Le problème, c'est que vu l'âge du PC, je ne peux guère mettre plus récent, un Pentium MMX 300 (dépourvu de cache L2, en plus) avec 96 Mo de Ram, ça ne va pas chier loin, et je n'arrive pas à trouver une barrette de PC66 de plus de 64 Mo !


----------



## bompi (9 Avril 2012)

Bizarre, car si je regarde la liste des paquetages (RPM) de la distribution, on voit bien XOrg, Gnome et KDE.


----------



## Pascal 77 (9 Avril 2012)

Tu n'aurais pas idée de la manière de les installer depuis la ligne de commande ? parce que dans l'interface graphique de l'installeur, j'avais bien sélectionné l'option, mais apparemment, j'ai du rater un truc, le PC reste obstinément en mode texte !


----------



## bompi (10 Avril 2012)

Première chose, pour vérifier que tout n'est pas déjà installé, tu essayer dans un _shell_ la commande _startx_  (sans paramètre), qui lance X11. Ce qui manque est peut-être simplement  le login graphique (Xdm, Gdm, Kdm ou autres) mais pas X11.
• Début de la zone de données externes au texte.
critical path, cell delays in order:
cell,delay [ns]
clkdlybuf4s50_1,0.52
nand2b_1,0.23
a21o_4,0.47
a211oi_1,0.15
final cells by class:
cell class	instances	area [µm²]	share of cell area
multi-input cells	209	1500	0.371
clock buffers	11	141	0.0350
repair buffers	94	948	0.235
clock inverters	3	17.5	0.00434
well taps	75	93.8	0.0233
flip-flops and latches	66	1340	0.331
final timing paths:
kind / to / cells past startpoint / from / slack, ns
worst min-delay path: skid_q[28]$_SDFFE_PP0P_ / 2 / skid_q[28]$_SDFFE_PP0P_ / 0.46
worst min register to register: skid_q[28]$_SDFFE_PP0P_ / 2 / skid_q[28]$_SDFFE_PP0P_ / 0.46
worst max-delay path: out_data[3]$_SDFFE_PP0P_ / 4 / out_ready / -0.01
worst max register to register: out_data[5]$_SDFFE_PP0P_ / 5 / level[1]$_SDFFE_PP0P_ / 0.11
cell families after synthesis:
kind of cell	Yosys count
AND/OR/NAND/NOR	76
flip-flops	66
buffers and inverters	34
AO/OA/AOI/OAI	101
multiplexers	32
$ cat src/rtl/freq_div_pkg.sv
// freq_div_pkg: shared state encoding, limits and ratio-legality helper for the divider controller
package freq_div_pkg;
  typedef enum logic [1:0] {IDLE, RUN, SWITCH} state_t;
  localparam int MIN_DIV = 2;
  function automatic logic div_legal(input int n, input int max_div);
    return n >= MIN_DIV && n <= max_div;
  endfunction
endpackage

$ cat src/rtl/freq_div_core.sv
// freq_div_core: period counter and same-cycle div_clk/tick decode
module freq_div_core #(
  parameter int WIDTH = 9
) (
  input  logic             clk,
  input  logic             rst_n,
  input  logic             run,
  input  logic             load,
  input  logic [WIDTH-1:0] load_div,
  output logic [WIDTH-1:0] cnt,
  output logic             wrap,
  output logic             div_clk,
  output logic             tick
);
  assign wrap    = run && cnt == load_div - WIDTH'(1);
  assign div_clk = run && cnt < (load_div >> 1);
  assign tick    = run && cnt == '0;
  always_ff @(posedge clk or negedge rst_n)
    if (!rst_n) cnt <= '0;
    else        cnt <= (!run || load || wrap) ? '0 : cnt + WIDTH'(1);
endmodule

$ cat src/rtl/freq_div_ctrl.sv
// freq_div_ctrl: programmable divider FSM; ratio changes and stops land only on period boundaries
module freq_div_ctrl
  import freq_div_pkg::*;
#(
  parameter int MAX_DIV = 256,
  parameter int WIDTH   = $clog2(MAX_DIV + 1),
  parameter int DEF_DIV = 4
) (
  input  logic             clk,
  input  logic             rst_n,
  input  logic             en,
  input  logic             cfg_valid,
  input  logic [WIDTH-1:0] cfg_div,
  output logic             cfg_ready,
  output logic             cfg_err,
  output logic             div_clk,
  output logic             tick,
  output logic [WIDTH-1:0] cur_div,
  output logic             busy
);
  state_t           state, state_n;
  logic [WIDTH-1:0] pend_div, cnt;
  logic             wrap, accept, ok, apply;
  assign cfg_ready = state != SWITCH;
  assign busy      = state != IDLE;
  assign accept    = cfg_valid && cfg_ready;
  assign ok        = accept && div_legal(int'(cfg_div), MAX_DIV);
  assign apply     = state == SWITCH && wrap;
  always_comb begin
    state_n = state;
    state_n = state == IDLE   ? (en ? RUN : IDLE) :
              wrap && !en     ? IDLE :
              state == SWITCH ? (wrap ? RUN : SWITCH) :
              ok              ? SWITCH : RUN;
  end
  always_ff @(posedge clk or negedge rst_n)
    if (!rst_n) begin
      state    <= IDLE;
      cur_div  <= WIDTH'(DEF_DIV);
      pend_div <= '0;
      cfg_err  <= 1'b0;
    end else begin
      state    <= state_n;
      cfg_err  <= accept && !ok;
      // a legal ratio that ends up in IDLE takes effect at once; otherwise it waits for the boundary
      cur_div  <= apply ? pend_div : (ok && state_n == IDLE) || (ok && state == IDLE) ? cfg_div : cur_div;
      pend_div <= ok && state_n == SWITCH ? cfg_div : pend_div;
    end
  freq_div_core #(.WIDTH(WIDTH)) u_core (
    .clk      (clk),
    .rst_n    (rst_n),
    .run      (busy),
    .load     (apply),
    .load_div (cur_div),
    .cnt      (cnt),
    .wrap     (wrap),
    .div_clk  (div_clk),
    .tick     (tick)
  );
endmodule

$ cat config.mk
export PLATFORM = sky130hd
export DESIGN_NAME = freq_div_ctrl
export DESIGN_NICKNAME = d
export VERILOG_FILES = /design/src/rtl/freq_div_pkg.sv /design/src/rtl/freq_div_core.sv /design/src/rtl/freq_div_ctrl.sv
export SDC_FILE = /design/constraint.sdc
export NUM_CORES = 1
export LEC_CHECK = 0
export ABC_AREA = 1
export CORE_AREA = 2 2 90 92
export CTS_CLUSTER_DIAMETER = 120
export DETAILED_ROUTE_END_ITERATION = 12
export DIE_AREA = 0 0 92 94
export HOLD_SLACK_MARGIN = 0.1
export SYNTH_ARGS = -nofsm -noshare
export SYNTH_HDL_FRONTEND = slang
export SYNTH_HIERARCHICAL = 1
export SYNTH_SLANG_ARGS = --single-unit
export TNS_END_PERCENT = 100
$ cat constraint.sdc
create_clock -name clk -period 3.1 [get_ports clk]
set_input_delay 0.31 -clock clk [delete_from_list [all_inputs] [get_ports clk]]
set_output_delay 0.31 -clock clk [all_outputs]
set_load 0.005 [all_outputs]
==> results.md <==
- The die covers a little under 9000 µm².
- Yosys instantiated no cell more often than nand2_1.
- After detailed routing, no signal wire sits above met4.
- The number of placed instances, taps included, is 427.
- Hold repair after CTS inserted 0 buffers.
- In this run, post-CTS repair resized a total of 0 instances.
- Detailed placement ended at an HPWL of a little over 4000 µm.
- The area growth from synthesis to layout is 21.0%.
- In this run the deepest clock path goes through 2 buffers.
- The clock tree from TritonCTS is yes.
- After synthesis the netlist holds a flip-flop and latch count of 30.
- The clock latency of the later-clocked register in the worst-skew pair is 0.28 ns.
- The number of antenna violations at the first check in global routing was 0.
- The portion of the clock cycle consumed by the worst path in the final layout is approximately nine tenths.
- The final-report hold violation count is 0.
- The routed design uses approximately 2400 µm of met2 wire.
- The number of global-route vias before repair is around 1900.
- Setup repair after global routing left no endpoint under its margin.
- Yosys printed 6 warnings.
- Of all cell types, the one taking the most synthesized area is dfrtp_1.
- The count of input and output buffers is 26.
- The I/O pin count is 27.
- The source of the critical timing path is cur_div[0].
- The run finished with clean final reports.
- The number of fill cells is between 800 and 900.
- The largest individual stage delay along the critical path comes from the cell dfrtp_1.
- The maximum level of the CTS H-tree is 2.
- The remaining antenna violation count is 0.
- The cell occurring most often along the worst timing path is nand2_1.
- For this run, the slowest stage of the critical path takes between 0.4 and 0.5 ns.
- The commonest cells after synthesis are 112 x nand2_1, 34 x inv_1, 30 x nor2_1.
- Yosys mapped a number of flops with a built-in enable equal to 0.
- After detailed routing, the number of remaining DRC violations is 0.
- The floorplan step set the die width to 92 µm.
- The first routing iteration left 170 violations.
- Traced cell by cell, the critical path runs through inv_1 -> ha_1 -> nand2_1 -> nor2_2 -> nand2_1 -> nand2_1 -> nand3_1 -> nand2_1 -> inv_1 -> nand3_2 -> inv_1 -> inv_1 -> nor2_1 -> nor2_1 -> o2111ai_2 -> nand2_1 -> nand2_1.
- The clock tree skew after final layout is 0.00734 ns.
- The synthesized instance count is between 300 and 400.
- Of the cells placed in the final design, the portion with a size suffix greater than 1 is roughly a tenth.
- Entering global routing, the biggest net connects 31 pins.
- The kind of capture point of the worst setup path is a flop.
- Of the post-synthesis cell area, the dominant cell type holds 33.6%.
- The routed layout has 1961 vias.
- The kind of cell adding the most delay to the critical path is simple AND/OR/NAND/NOR gates.
- The detail-routed net length per standard cell is 11.8 µm.
- Based on the critical path, the design can be clocked at up to 360 MHz.
- The normalized max-slew margin is between 50% and 60%.
- The aggregate global routing overflow is 0.
- The type of the worst min-delay path is input port to async pin.
- The number of antenna diodes in the final layout is 0.
- The number of distinct library cell variants in the gate-level netlist after synthesis is 30.
- In the synthesized netlist the async set-or-reset flop fraction comes to 100%.
- The CTS root buffer is clkbuf_8.
- The number of failing setup endpoints in the final timing report is 0.
- The post-synth net total is 326.
- The sum of buffers and inverters on the critical path is 4.
- The final cell count without fillers is 435.
- The effective utilization at floorplan is 28.4%.
- For this design, the sink count on the clock tree is 30.
- After detailed routing, the met3 layer carries 212 µm of wire.
- The clock buffer count from CTS is 5.
- The total core area is 7610 µm².
- The worst path needs 2.78 ns of the cycle, external delays included.
- The vertical die dimension is 94 µm.
- The power density of the placed cells is 817 nW/µm².
- The final RePlAce weighted congestion is 0.892.
- The largest vdd supply drop is 259 µV.
- The cell area after technology mapping is between 2000 and 2500 µm².
- In this run the critical register-to-register path is launched from cur_div[0].
- The clock transition at the registers of the reported paths is approximately 0.07 ns.
- The standard-cell row count is 32.
- Once the clock tree was built, the setup fixing pass inserted 0 buffers.
- The worst-margin pin slew is 0.605 ns.
- Ranked by total cell area, the synthesized netlist is headed by dfrtp_1 34%, nand2_1 19%, inv_1 5.9%.
- The post-layout net count is 355.
- The total wirelength of the detailed-routed design is ~5100 µm.
- By startpoint and endpoint, the worst setup path is classified as flop to flop.
- Data on the critical path arrives at its endpoint at 2.94 ns.
- Using the TritonRoute via totals, the vias-per-cell ratio works out to 4.51.
- The mean instance size in the synthesized netlist is 7.13 µm².
- The max-slew violation total from the final report is 0.
- Summing the sequential cell areas from Yosys gives 34.8% of the chip area.
- In the global route stage, overall resource usage came out at between 10% and 20%.
- For this block, wires on met1 add up to 2370 µm.
- For the final routed database, the setup TNS stands at 0 ns.
- The leakage power of the design is 0.00129 µW.
- Along the worst path, the maximum fanout reaches 12.
- The reported max-cap violation count is 0.
- Data on the critical path is required at its endpoint by 3.26 ns.
- The wire length of the first global-routing pass is 8900 µm.
- Before antenna repair, the detailed router went through 4 iterations.
- The most used flip-flop cell after synthesis is dfrtp_1.
- The type of origin of the critical path is a flop.
==> cell families after synthesis <==
group	Yosys count	synth area share, %
xor+xnor	10	4.05
buf+inv	44	8.51
compound gates	23	8.69
simple gates	186	38.2
flops	30	34.8
fa+ha+maj	10	5.79
==> layer usage <==
| metal | vias up | track usage [%] |
|---|---|---|
| met1 | 885 | 16.6 |
| li1 | 1024 | - |
| met2 | 43 | 21.4 |
| met5 | - | 0 |
| met4 | 0 | 5.85 |
| met3 | 9 | 2.41 |
==> per-stage QoR <==
step | setup WS, ns | hold slack [ns] | area [µm²] | util (%) | power [µW]
after floorplan | 0.883 | 0.0144 | 2160 | - | 1400
after global placement | 0.426 | 0.468 | 2520 | 33.2 | 1810
after detailed placement | 0.331 | 0.473 | 2520 | 33.2 | 1830
after CTS | 0.331 | 0.426 | 2620 | 34.4 | 2160
after global routing | 0.0339 | 0.460 | 2620 | 34.4 | 2360
final | 0.325 | 0.408 | 2620 | 34.4 | 2140
==> power breakdown <==
part	total (µW)	internal, µW	switching, µW	leakage (µW)
sequential	735	549	186	0.000380
clock	320	181	140	0.0000455
combinational	1080	472	608	0.000866
==> layout make-up <==
| type | count | area [µm²] | area share [%] |
|---|---|---|---|
| Clock buffer | 8 | 90.1 | 3.44 |
| Inverter | 38 | 145 | 5.55 |
| Multi-Input combinational cell | 229 | 1220 | 46.8 |
| Sequential cell | 30 | 752 | 28.8 |
| Tap cell | 102 | 128 | 4.88 |
| Timing Repair Buffer | 28 | 275 | 10.5 |
==> path summary, 6_finish.rpt <==
check	endpoint	slack [ns]	cells after the start
setup / recovery	pend_div[7]	0.32	17
min in group clk	pend_div[0]	0.49	2
hold reg to reg	pend_div[0]	0.49	2
hold / removal	pend_div[7]	0.41	2
max in group asynchronous	cur_div[2]	2.36	2
setup reg to reg	pend_div[7]	0.32	17
--- src/rtl/ldpc_3gpp_enc_frame_arb.sv ---
// Frame-level round-robin arbiter in front of a fixed-length LDPC encoder input port.
// Grants one requester per frame, prefixes its id to the tag and enforces the frame length.
module ldpc_3gpp_enc_frame_arb #(
  parameter int pN_REQ   = 4,
  parameter int pDAT_W   = 8,
  parameter int pTAG_W   = 4,
  parameter int pFRM_LEN = 22,
  localparam int cID_W   = (pN_REQ > 1) ? $clog2(pN_REQ) : 1
) (
  input  logic                       iclk,
  input  logic                       ireset,
  input  logic                       iclkena,
  input  logic [pN_REQ-1:0]          ireq,
  input  logic [pN_REQ-1:0]          isop,
  input  logic [pN_REQ-1:0]          ival,
  input  logic [pN_REQ-1:0]          ieop,
  input  logic [pN_REQ*pDAT_W-1:0]   idat,
  input  logic [pN_REQ*pTAG_W-1:0]   itag,
  output logic [pN_REQ-1:0]          ogrant,
  input  logic                       icore_rdy,
  output logic                       ocore_sop,
  output logic                       ocore_val,
  output logic                       ocore_eop,
  output logic [pDAT_W-1:0]          ocore_dat,
  output logic [cID_W+pTAG_W-1:0]    ocore_tag,
  output logic [1:0]                 oerr
);

  localparam int cCNT_W = (pFRM_LEN > 1) ? $clog2(pFRM_LEN) : 1;
  localparam logic [cCNT_W-1:0] cLAST   = cCNT_W'(pFRM_LEN - 1);
  localparam logic [cID_W-1:0]  cID_MAX = cID_W'(pN_REQ - 1);

  typedef enum logic [1:0] {IDLE, GRANT, XFER, DONE} state_t;

  state_t             state;
  logic [cID_W-1:0]   rr;
  logic [cID_W-1:0]   sel;
  logic [cCNT_W-1:0]  cnt;

  logic [pDAT_W-1:0]  dat_a [pN_REQ];
  logic [pTAG_W-1:0]  tag_a [pN_REQ];

  for (genvar g = 0; g < pN_REQ; g++) begin : g_lane
    assign dat_a[g] = idat[g*pDAT_W +: pDAT_W];
    assign tag_a[g] = itag[g*pTAG_W +: pTAG_W];
  end

  // round-robin scan: first pending request at or above the rr pointer, modulo pN_REQ
  logic [cID_W-1:0]  nxt_sel;
  logic              nxt_found;
  int unsigned       scan_idx;
  logic [cID_W-1:0]  scan_id;

  always_comb begin
    nxt_sel   = '0;
    nxt_found = 1'b0;
    scan_idx  = 0;
    scan_id   = '0;
    for (int unsigned i = 0; i < pN_REQ; i++) begin
      scan_idx = rr + i;
      if (scan_idx >= pN_REQ)
        scan_idx = scan_idx - pN_REQ;
      scan_id = cID_W'(scan_idx);
      if (!nxt_found && ireq[scan_id]) begin
        nxt_found = 1'b1;
        nxt_sel   = scan_id;
      end
    end
  end

  logic               s_req, s_sop, s_val, s_eop;
  logic [pDAT_W-1:0]  s_dat;
  logic [pTAG_W-1:0]  s_tag;
  logic [cCNT_W-1:0]  widx;
  logic               at_last, take, end_w;

  always_comb begin
    s_req   = ireq[sel];
    s_sop   = isop[sel];
    s_val   = ival[sel];
    s_eop   = ieop[sel];
    s_dat   = dat_a[sel];
    s_tag   = tag_a[sel];
    widx    = (state == GRANT) ? '0 : cnt;
    at_last = (widx == cLAST);
    take    = s_val && (((state == GRANT) && s_sop) || (state == XFER));
    end_w   = s_eop || at_last;
  end

  always_ff @(posedge iclk or negedge ireset) begin
    if (!ireset) begin
      state     <= IDLE;
      rr        <= '0;
      sel       <= '0;
      cnt       <= '0;
      ogrant    <= '0;
      ocore_sop <= 1'b0;
      ocore_val <= 1'b0;
      ocore_eop <= 1'b0;
      ocore_dat <= '0;
      ocore_tag <= '0;
      oerr      <= '0;
    end else if (iclkena) begin
      ocore_sop <= 1'b0;
      ocore_val <= 1'b0;
      ocore_eop <= 1'b0;
      oerr      <= '0;
      if (take) begin
        ocore_val <= 1'b1;
        ocore_sop <= (state == GRANT);
        ocore_eop <= end_w;
        ocore_dat <= s_dat;
        cnt       <= widx + 1'b1;
        if (state == GRANT)
          ocore_tag <= {sel, s_tag};
        // eop before the last slot is short; a last slot without eop is truncated
        if (s_eop && !at_last)
          oerr <= 2'b01;
        else if (!s_eop && at_last)
          oerr <= 2'b10;
      end
      case (state)
        IDLE: begin
          if (nxt_found && icore_rdy) begin
            sel    <= nxt_sel;
            ogrant <= pN_REQ'(1) << nxt_sel;
            state  <= GRANT;
          end
        end
        GRANT: begin
          if (take) begin
            if (end_w) begin
              ogrant <= '0;
              state  <= DONE;
            end else begin
              state  <= XFER;
            end
          end else if (!s_req) begin
            ogrant <= '0;
            state  <= DONE;
          end
        end
        XFER: begin
          if (take && end_w) begin
            ogrant <= '0;
            state  <= DONE;
          end
        end
        DONE: begin
          rr    <= (sel == cID_MAX) ? '0 : sel + 1'b1;
          state <= IDLE;
        end
        default: state <= IDLE;
      endcase
    end
  end

endmodule

--- config.mk ---
export PLATFORM = sky130hd
export DESIGN_NAME = ldpc_3gpp_enc_frame_arb
export DESIGN_NICKNAME = d
export VERILOG_FILES = /design/src/rtl/ldpc_3gpp_enc_frame_arb.sv
export SDC_FILE = /design/constraint.sdc
export NUM_CORES = 1
export LEC_CHECK = 0
export CORE_MARGIN = 5
export CORE_UTILIZATION = 40
export CTS_BUF_LIST = sky130_fd_sc_hd__clkbuf_16
export CTS_CLUSTER_DIAMETER = 60
export DETAILED_ROUTE_END_ITERATION = 6
export GPL_ROUTABILITY_DRIVEN = 0
export GPL_TIMING_DRIVEN = 0
export PLACE_DENSITY = 0.76
export SLEW_MARGIN = 10
export SYNTH_ARGS = -nofsm -noshare
export SYNTH_HDL_FRONTEND = slang
export SYNTH_SLANG_ARGS = --single-unit
--- constraint.sdc ---
create_clock -name iclk -period 3.2 [get_ports iclk]
set_input_delay 0.96 -clock iclk [delete_from_list [all_inputs] [get_ports iclk]]
set_output_delay 0.96 -clock iclk [all_outputs]
set_load 0.1 [all_outputs]
==> results of run 1 <==
## layout make-up
| class | instances | share of cell area [%] |
|---|---|---|
| Sequential cell | 34 | 25.85 |
| Inverter | 12 | 1.368 |
| Clock inverter | 1 | 0.1140 |
| Tap cell | 72 | 2.737 |
| Clock buffer | 5 | 3.801 |
| Buffer | 9 | 1.710 |
| Timing Repair Buffer | 89 | 26.91 |
| Multi-Input combinational cell | 123 | 37.51 |
## state kept, by name, summed over array words and instances, names as in the netlist
name       cells
ocore_dat      8
ocore_tag      6
cnt            5
ogrant         4
oerr           2
rr             2
sel            2
state          2
ocore_eop      1
ocore_sop      1
ocore_val      1
## where the power goes
| group | internal (uW) | leakage (uW) | switching [uW] | total (uW) |
|---|---|---|---|---|
| registers | 621 | 0.000421 | 139 | 760 |
| clock network | 276 | 0.0000632 | 164 | 440 |
| logic | 842 | 0.000912 | 1520 | 2360 |
| total | 1740 | 0.00140 | 1820 | 3560 |
## through the flow
| step | instances | setup slack (ps) | power [uW] | hold slack [ps] | cell area, um^2 |
|---|---|---|---|---|---|
| after floorplan | 178 | 749.1 | 2586 | 463.4 | 2187 |
| after global placement | 339 | 186.4 | 3112 | 462.2 | 3168 |
| after detailed placement | 339 | 184.7 | 3143 | 467.7 | 3163 |
| after CTS | 345 | 384.8 | 3594 | 478.8 | 3292 |
| after global routing | 345 | 193.3 | 3743 | 497.3 | 3292 |
| final | 345 | 383.7 | 3559 | 475.9 | 3292 |
## logic make-up after synthesis
family	Yosys count	synth area share, %
AOI/OAI and AO/OA	34	13.39
and+or+nand+nor	43	10.24
muxes	37	27.69
DFF	34	38.90
buffers and inverters	21	4.634
adders and majority gates	9	5.149
## cell usage after synthesis (all sizes together)
library cell,number,area [um^2]
o2bb2a,1,10.01
clkbuf,2,7.510
o32ai,2,36.29
a311oi,1,8.760
nand4b,1,8.760
mux4,13,296.5
o2111a,1,11.26
o41ai,1,8.760
nand2b,3,18.77
buf,7,48.79
o211ai,1,7.510
a211oi,1,7.510
nor2b,1,6.260
and3b,1,8.760
mux2i,2,20.02
a32o,1,10.01
inv,12,45.04
nand2,16,70.07
nor2,11,41.29
o2bb2ai,1,8.760
o2111ai,2,23.77
o21ai,7,35.03
a21o,1,7.510
mux2,22,289.0
a41o,1,10.01
o221ai,1,26.28
and2,2,12.51
nor3b,2,15.01
dfrtp,34,850.8
a21oi,9,48.80
o311ai,1,16.27
nor3,2,21.27
ha,9,112.6
o31ai,1,7.510
nand4,1,6.260
nand3,3,15.01
o31a,1,8.760
## routing by layer
metal	part of all wire, %	track usage [%]	routed length, um	up-vias
met2	51	28.71	2798	61
met3	6.9	5.331	379	4
met1	41	19.80	2274	900
met4	1.2	4.386	68	0
li1	-	-	-	859
met5	0	0	0	-
## worst max-delay path by stage
stage | startpoint | endpoint | slack [ps] | cells past startpoint
floorplan | state[1]$_DFFE_PN0P_ | ogrant[0]$_DFFE_PN0P_ | 750 | 10
global placement | ival[0] | ogrant[0]$_DFFE_PN0P_ | 190 | 6
detailed placement | ival[0] | ocore_dat[1]$_DFFE_PN0N_ | 180 | 7
CTS | state[1]$_DFFE_PN0P_ | ogrant[1]$_DFFE_PN0P_ | 380 | 10
global route | state[1]$_DFFE_PN0P_ | ogrant[1]$_DFFE_PN0P_ | 190 | 10
finish | state[1]$_DFFE_PN0P_ | ogrant[1]$_DFFE_PN0P_ | 380 | 10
Sinon, pour installer les paquetages manquants, il faut utiliser la commande _rpm_, dont j'ai un peu oublié la syntaxe depuis le temps ; mais ça doit ressembler à _rpm -i <chemin vers le paquetage>_
L'ennui est que ça gère les dépendances donc ça va te demander de les satisfaire. D'où installation d'un paquetage, puis d'un autre etc. ou alors de tout un lot de paquetage en même temps (ça peut être un peu fastidieux).

Il faut être administrateur pour utiliser la commande ; à l'époque, je ne suis pas sûr que la commande _sudo_ était déjà installée et configurée par défaut sur Linux (mais elle fait partie des paquetages de la distribution). Donc soit _sudo rpm..._ soit d'abord un _su_ pour passer administrateur et ensuite utilisation de _rpm_.

À mon avis, s'ils ne sont pas déjà présents, il faut installer les paquetages _xorg-x11_ puis ceux de gnome et/ou ceux de KDE. Gnome et KDE pouvant être un peu lourds, Xfce est un bon choix aussi.


----------



## Bilbo (12 Avril 2012)

Vous ne pourriez pas faire vos incantations dans la salle des modérateurs ? Il n'y a que des posteurs verts ici. 

À+


----------



## Pascal 77 (12 Avril 2012)

Bilbo a dit:


> Vous ne pourriez pas faire vos incantations dans la salle des modérateurs ? Il n'y a que des posteurs verts ici.
> 
> À+



Mince, t'es encore là, toi ? Je croyais que tous les dinosaures avaient disparu depuis un bail !  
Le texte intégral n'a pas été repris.